Our decisions often use the words "reasonable" and "legitimate" interchangeably to describe a privacy interest entitled to Fourth Amendment protection. See California v. Ciraolo, ante at 476 U. S. 219-220, n. 4 (POWELL, J., dissenting).
"Society has spoken in this area through Congress, the State Legislatures, and the courts. Federal law, under the Trade Secrets Act, 18 U.S.C. § 1905, makes it a crime for government employees to disclose trade secret information. The Clean Air Act itself, in Section 114(c), 42 U.S.C. § 7414(c), addresses this concern for [proprietary] information. Moreover, EPA has adopted regulations providing for protection of trade secrets. 40 CFR 2.201-2.309. Michigan law, in addition to recognizing a tort action, also makes it a crime to appropriate trade secrets, M.C.L.A. § 752.772, as well as to invade one's privacy by means of surveillance. M.C.L.A. §§ 750.539a-539b. These legislative and judicial pronouncements are reflective of a societal acceptance of Dow's privacy expectation as reasonable."
Contrary to the Court's assertion, Dow does not claim that Fourth Amendment protection of its facility is coextensive with the scope of trade secret statutes. Ante at 476 U. S. 232. Rather, Dow argues that the existence of those statutes provides support for its claim that society recognizes commercial privacy interests as reasonable.
The Court disregards the fact that photographs taken by the sophisticated camera used in this case can be significantly enlarged without loss of acuity. As explained in n. 4, supra, the technique used in taking these pictures facilitates stereoscopic examination, which provides the viewer of the photographs with depth perception. Moreover, if the photographs were taken on transparent slides, they could be projected on a large screen. These possibilities illustrate the intrusive nature of aerial surveillance ignored by the Court today. The only Fourth Amendment limitation on such surveillance under today's decision apparently is based on the means of surveillance. The Court holds that Dow had no reasonable expectation of privacy from surveillance accomplished by means of a $22,000 mapping camera, but that it does have a reasonable expectation of privacy from satellite surveillance and photography. This type of distinction is heretofore wholly unknown in Fourth Amendment jurisprudence.

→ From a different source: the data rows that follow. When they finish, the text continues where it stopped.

==> config.mk <==
export PLATFORM = sky130hd
export DESIGN_NAME = stop_mode_power_sequencer
export DESIGN_NICKNAME = d
export VERILOG_FILES = /design/src/design/stop_mode_power_sequencer.v
export VERILOG_INCLUDE_DIRS = /design/src /design/src/design
export SDC_FILE = /design/constraint.sdc
export NUM_CORES = 1
export LEC_CHECK = 0
export ABC_AREA = 0
export BUFFER_PORTS_ARGS = -buffer_cell sky130_fd_sc_hd__buf_2
export CORE_UTILIZATION = 50
export DETAILED_ROUTE_END_ITERATION = 10
export PLACE_DENSITY_LB_ADDON = 0.2
export SLEW_MARGIN = 25
export SYNTH_ARGS = -nofsm -noshare
export SYNTH_HDL_FRONTEND = slang
export SYNTH_SLANG_ARGS = --single-unit
==> constraint.sdc <==
create_clock -name clk -period 2.1 [get_ports clk]
set_clock_uncertainty 0.05 [all_clocks]
set_input_delay 0.525 -clock clk [delete_from_list [all_inputs] [get_ports clk]]
set_output_delay 0.525 -clock clk [all_outputs]
set_load 0.005 [all_outputs]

With all respect, the Court's purported distinction -- for purposes of Fourth Amendment analysis -- between degrees of sophistication in surveillance equipment simply cannot be supported in fact or by the reasoning of any prior Fourth Amendment decision of this Court. The camera used by the firm hired by EPA is described by the Court as a "conventional" camera commonly used in mapmaking. Ante at 476 U. S. 238. The Court suggests, if not holds, that its decision would have been different if EPA had used "satellite technology" or other equipment not "available to the public." Ibid. But the camera used in this case was highly sophisticated in terms of its capability to reveal minute details of Dow's confidential technology and equipment. The District Court found that the photographs revealed details as "small as 1/2-inch in diameter." See supra at 476 U. S. 243. Satellite photography hardly could have been more informative about Dow's technology. Nor are "members of the public" likely to purchase $22,000 cameras.
"not only on specific evidence of an existing violation, but also on a showing that 'reasonable legislative or administrative standards for conducting an . . . inspection are satisfied with respect to a particular [establishment].'"
Ibid. (footnote omitted; quoting Camara v. Municipal Court, 387 U. S. 523, 387 U. S. 538 (1967)).